By Amanda Birch
Project: Paperhouse kiosk
Designer: Heatherwick Studio
Structural engineer: Tall consulting structural engineers
Location: The Royal Borough of Kensington & Chelsea
Newspapers have to work harder than ever to get themselves sold. Yet in London, they are often purchased from ramshackle newsstands positioned near most London Underground stations. Their frequently makeshift appearance was cause for concern for Kensington & Chelsea Council’s deputy leader Daniel Moylan.
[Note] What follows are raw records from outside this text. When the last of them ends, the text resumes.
`src/rtl/lirq_pkg.sv`:
```
package lirq_pkg;

  typedef enum logic [1:0] {
    GATE_OFF    = 2'b00,
    GATE_ALWAYS = 2'b01,
    GATE_PORT   = 2'b10,
    GATE_RSVD   = 2'b11
  } gate_mode_e;

  function automatic bit level_ok(input int lvl);
    return (lvl >= 2 && lvl <= 7) || (lvl >= 10 && lvl <= 12);
  endfunction

endpackage

```
`src/rtl/lirq_sync_edge.sv`:
```
module lirq_sync_edge #(
  parameter int STAGES = 2
) (
  input  logic clk,
  input  logic rst_n,
  input  logic async_in,
  output logic rise
);
  localparam int CHAIN_W = STAGES + 1;

  logic [CHAIN_W-1:0] chain;

  always_ff @(posedge clk) begin
    if (!rst_n) chain <= '0;
    else        chain <= {chain[CHAIN_W-2:0], async_in};
  end

  assign rise = chain[STAGES-1] & ~chain[STAGES];

  p_rise_single_r3: assert property (@(posedge clk) disable iff (!rst_n)
    rise |=> !rise);

endmodule

```
`src/rtl/lirq_bus_decode.sv`:
```
module lirq_bus_decode #(
  parameter int          ADDR_W  = 4,
  parameter logic [ADDR_W-1:0] OFF_EN  = 4'hB,
  parameter logic [ADDR_W-1:0] OFF_CLR = 4'hF
) (
  input  logic              clk,
  input  logic              rst_n,
  input  logic [ADDR_W-1:0] addr,
  input  logic              rd,
  input  logic              wr,
  input  logic              cs,
  output logic              en_set,
  output logic              en_clr,
  output logic              pend_clr
);
  logic rd_live, wr_live, rd_q, wr_q, rd_evt, wr_evt;

  assign rd_live = rd & cs;
  assign wr_live = wr & cs;

  always_ff @(posedge clk) begin
    if (!rst_n) begin
      rd_q <= 1'b0;
      wr_q <= 1'b0;
    end else begin
      rd_q <= rd_live;
      wr_q <= wr_live;
    end
  end

  assign rd_evt   = rd_live & ~rd_q;
  assign wr_evt   = wr_live & ~wr_q;
  assign en_set   = wr_evt & (addr == OFF_EN);
  assign en_clr   = rd_evt & (addr == OFF_EN);
  assign pend_clr = wr_evt & (addr == OFF_CLR);

  // one event per strobe
  p_one_shot_wr_r9: assert property (@(posedge clk) disable iff (!rst_n)
    wr_evt |=> !wr_evt);
  p_one_shot_rd_r9: assert property (@(posedge clk) disable iff (!rst_n)
    rd_evt |=> !rd_evt);
  p_need_cs_r8: assert property (@(posedge clk) disable iff (!rst_n)
    !cs |-> !(en_set || en_clr || pend_clr));

endmodule

```
`src/rtl/lirq_core.sv`:
```
module lirq_core
  import lirq_pkg::*;
(
  input  logic       clk,
  input  logic       rst_n,
  input  logic       en_set,
  input  logic       en_clr,
  input  logic       pend_clr,
  input  logic       rise,
  input  logic [1:0] mode,
  input  logic       port_c7,
  output logic       req
);
  logic enable, pending, gate_open, armed;

  always_comb begin
    case (gate_mode_e'(mode))
      GATE_ALWAYS: gate_open = 1'b1;
      GATE_PORT:   gate_open = ~port_c7;
      default:     gate_open = 1'b0;
    endcase
  end

  assign armed = enable & gate_open;

  always_ff @(posedge clk) begin
    if (!rst_n) begin
      enable  <= 1'b0;
      pending <= 1'b0;
    end else begin
      if (en_clr)      enable <= 1'b0;
      else if (en_set) enable <= 1'b1;
      if (pend_clr)            pending <= 1'b0;
      else if (rise && armed)  pending <= 1'b1;
    end
  end

  assign req = pending & armed;

  p_clear_r5: assert property (@(posedge clk) disable iff (!rst_n)
    pend_clr |=> !pending);
  p_sticky_r4: assert property (@(posedge clk) disable iff (!rst_n)
    pending && !pend_clr |=> pending);
  p_en_set_r2: assert property (@(posedge clk) disable iff (!rst_n)
    en_set && !en_clr |=> enable);
  p_en_clr_r2: assert property (@(posedge clk) disable iff (!rst_n)
    en_clr |=> !enable);
  p_disarmed_r10: assert property (@(posedge clk) disable iff (!rst_n)
    !armed && !pending |=> !pending);
  p_closed_r6: assert property (@(posedge clk) disable iff (!rst_n)
    (mode == 2'b00 || mode == 2'b11) |-> !req);

endmodule

```
`src/rtl/lirq_route.sv`:
```
module lirq_route
  import lirq_pkg::*;
#(
  parameter int NUM_LINES   = 16,
  parameter int ROUTE_LEVEL = 5
) (
  input  logic                 req,
  output logic [NUM_LINES-1:0] lines
);
  localparam bit LEGAL = level_ok(ROUTE_LEVEL) && (ROUTE_LEVEL < NUM_LINES);

  for (genvar i = 0; i < NUM_LINES; i++) begin : g_line
    if (LEGAL && i == ROUTE_LEVEL) begin : g_hit
      assign lines[i] = req;
    end else begin : g_miss
      assign lines[i] = 1'b0;
    end
  end

endmodule

```
`src/rtl/lirq_ctrl.sv`:
```
module lirq_ctrl #(
  parameter int NUM_LINES   = 16,
  parameter int ROUTE_LEVEL = 5,
  parameter int SYNC_STAGES = 2
) (
  input  logic                 clk,
  input  logic                 rst_n,
  input  logic [3:0]           bus_addr,
  input  logic                 bus_rd,
  input  logic                 bus_wr,
  input  logic                 bus_cs,
  input  logic [1:0]           gate_mode,
  input  logic                 port_c7,
  input  logic                 ext_in,
  output logic [NUM_LINES-1:0] irq_lines
);
  logic rise, en_set, en_clr, pend_clr, req;

  lirq_sync_edge #(.STAGES(SYNC_STAGES)) u_sync (
    .clk(clk), .rst_n(rst_n), .async_in(ext_in), .rise(rise)
  );

  lirq_bus_decode #(.ADDR_W(4), .OFF_EN(4'hB), .OFF_CLR(4'hF)) u_dec (
    .clk(clk), .rst_n(rst_n), .addr(bus_addr), .rd(bus_rd), .wr(bus_wr),
    .cs(bus_cs), .en_set(en_set), .en_clr(en_clr), .pend_clr(pend_clr)
  );

  lirq_core u_core (
    .clk(clk), .rst_n(rst_n), .en_set(en_set), .en_clr(en_clr),
    .pend_clr(pend_clr), .rise(rise), .mode(gate_mode), .port_c7(port_c7),
    .req(req)
  );

  lirq_route #(.NUM_LINES(NUM_LINES), .ROUTE_LEVEL(ROUTE_LEVEL)) u_route (
    .req(req), .lines(irq_lines)
  );

  p_onehot_r7: assert property (@(posedge clk) disable iff (!rst_n)
    $onehot0(irq_lines));
  p_drop_after_clear_r5: assert property (@(posedge clk) disable iff (!rst_n)
    pend_clr |=> irq_lines == '0);

endmodule

```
Moylan, who has been spearheading a campaign to de-clutter the borough’s streets and make them cleaner, commissioned Heatherwick Studio to design an alternative kiosk that was more distinctive and ergonomic. The solution was a cold-patinated bronze-clad kiosk with a mild steel and plywood frame and a glass fibre roof floating over a polycarbonate clerestory window.
Two of the 2.5m-tall Paperhouse kiosks were installed earlier this year — one outside Earls Court Tube station and another at Sloane Square, transferred there from a pitch outside the Victoria & Albert Museum during last summer’s London Festival of Architecture. Two more have been built and are being fitted out at subcontractor 2D:3D’s workshop in London’s Park Royal.
Stuart Wood, a designer at Heatherwick Studio, explains that while the ambitious base model design, costing £30,000, is a constant, each kiosk is modified to match its vendor’s individual needs. For example at Sloane Square, the kiosk vendor wanted refrigerators incorporated into the interior, while the Earls Court vendor wanted extra display space for newspapers and magazines.
Toby Maclean, director of structural engineer Tall, says: “The form follows the geometry of the tiered shelves on which the magazines and newspapers are stored and displayed, and the doors themselves rotate open to reveal yet more shelving.”
“In operation, the Paperhouse is open and welcoming and when out of use it remains a sculptural object in the street scene.”
When conducting early research for the design of the kiosks, Heatherwick and Wood visited the vendors early in the morning to gain an understanding of their needs. They discovered that it took about an hour for the vendors to set up every morning and to pack up at the end of the day and there was little protection from inclement weather.
Heatherwick Studio’s response is a structure that is permanent. Each morning the vendor simply unbolts the padlock to the doors and slides them open. The newspapers, cigarettes, food and drinks are already arranged in the plywood shelving so the vendor doesn’t have to spend time setting up.
The kiosks have a flat back so that they can either be leant against a wall or left free-standing. They are designed to be stable without having to be fixed down to their sites, and are delivered on the back of a lorry, placed on the site and plugged into the electrical mains. If the pavement is uneven, six screw legs fixed to the structure’s underside can be adjusted
Standing inside the kiosk, it feels secure, and vendors have a good vantage point as the platform in the kiosk where the vendors stand is at a higher level than the customers.
David McDonald, conservation and design team leader at the borough of Kensington & Chelsea, which project-managed Paperhouse, says there has been a mixed reaction from the public. “People do remark on them, but perhaps this is more to do with the shock of the new,” he says.
The planned sites for the next two Paperhouse kiosks are still to be decided by the council, though McDonald says South Kensington tube station is a likely location.
The Structure
Toby Maclean, director at Tall Consulting Structural Engineers, says that the structure of the two-tonne Paperhouse is driven by its geometrical form.
“The structural analysis included every component of the kiosks, including the rotating door mechanism which opens with car body panel precision and just millimetres to spare on tolerance between parts,” he explains.
The kiosks’ structure comprises four main steel ribs CNC cut from 15mm-thick flat steel, and profiled to the form of the external walls. These are fixed to a rigid base or grillage of steel beams and connected at the top by the roof frame which cantilevers out 1.5m over the door mechanism.
Steel sheet, 2mm-thick, was then welded between the ribs to form a diaphragm and provide the shelves for the newspapers. The steel sheet is clad internally with plywood and externally with 1mm-thick brass sheet glued and riveted onto the structure.
Each door runs on two nylon wheels which track along a curved beam in the kiosk’s base. By their nature, the doors have a tendency to fall outwards. They are kept in place by ties and struts at the top and bottom connected back to pivots concealed in the roof and floor.
“When one considers that the bottom wheels of the doors are on cantilevered axles, that the top restraint ties are cranked around the stepped roof form, and the roof itself has no vertical support under its entire front half, it is apparent that achieving the necessary stiffness was paramount to the success to the door mechanism,” says Maclean.
He says the complex geometry has meant that in some places the available tolerance for manufacture, assembly and deflection was in the order of 5mm.
Since the footprint of the structure is 2.4m x 1.9m, another concern for the engineers was ensuring the structure was made stable. Extra weight in the steelwork of the base was added to prevent overturning forces from wind and accidental impact.